Instructions for the task –
Each entry must be written out again exactly as it stands.

Stored data –
What follows belongs to an exercise in optimizing a design on an open flow for small area; a production flow would make more cautious choices.
Only simulation tests tie the RTL to the original design; equivalence was not proved.
Power and IR drop assume default switching activity.

### flow/run.sh
#!/bin/bash
# synth_recipe.tcl (not shown) runs the flow's synth.tcl, then flattens the netlist and writes it again
# the make line also repeats each setting of config.mk as NAME=value (left out here)
make -C /OpenROAD-flow-scripts/flow DESIGN_CONFIG=/design/flow/config.mk WORK_HOME=/design/flow/orfs CLKGATE_MAP_FILE= SYNTH_SCRIPT=/design/flow/synth_recipe.tcl finish
### flow/config.mk
export PLATFORM = sky130hd
export DESIGN_NAME = pfse_frdec4
export DESIGN_NICKNAME = pfse_frdec4
export VERILOG_FILES = /design/flow/design.v
export SDC_FILE = /design/flow/constraint.sdc
export NUM_CORES = 4
export LEC_CHECK = 0
export ABC_AREA = 1
export CAP_MARGIN = 20
export CORE_MARGIN = 2
export CORE_UTILIZATION = 40
export SLEW_MARGIN = 20
### flow/constraint.sdc
create_clock -name core_clock -period 24.0 [get_ports {clk}]
set_input_delay 4.8000 -clock core_clock [delete_from_list [all_inputs] [get_ports {clk}]]
set_output_delay 4.8000 -clock core_clock [all_outputs]
set_load 0.01 [all_outputs]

Task result –
What follows belongs to an exercise in optimizing a design on an open flow for small area; a production flow would make more cautious choices.
Only simulation tests tie the RTL to the original design; equivalence was not proved.
Power and IR drop assume default switching activity.

### flow/run.sh
#!/bin/bash
# synth_recipe.tcl (not shown) runs the flow's synth.tcl, then flattens the netlist and writes it again
# the make line also repeats each setting of config.mk as NAME=value (left out here)
make -C /OpenROAD-flow-scripts/flow DESIGN_CONFIG=/design/flow/config.mk WORK_HOME=/design/flow/orfs CLKGATE_MAP_FILE= SYNTH_SCRIPT=/design/flow/synth_recipe.tcl finish
### flow/config.mk
export PLATFORM = sky130hd
export DESIGN_NAME = pfse_frdec4
export DESIGN_NICKNAME = pfse_frdec4
export VERILOG_FILES = /design/flow/design.v
export SDC_FILE = /design/flow/constraint.sdc
export NUM_CORES = 4
export LEC_CHECK = 0
export ABC_AREA = 1
export CAP_MARGIN = 20
export CORE_MARGIN = 2
export CORE_UTILIZATION = 40
export SLEW_MARGIN = 20
### flow/constraint.sdc
create_clock -name core_clock -period 24.0 [get_ports {clk}]
set_input_delay 4.8000 -clock core_clock [delete_from_list [all_inputs] [get_ports {clk}]]
set_output_delay 4.8000 -clock core_clock [all_outputs]
set_load 0.01 [all_outputs]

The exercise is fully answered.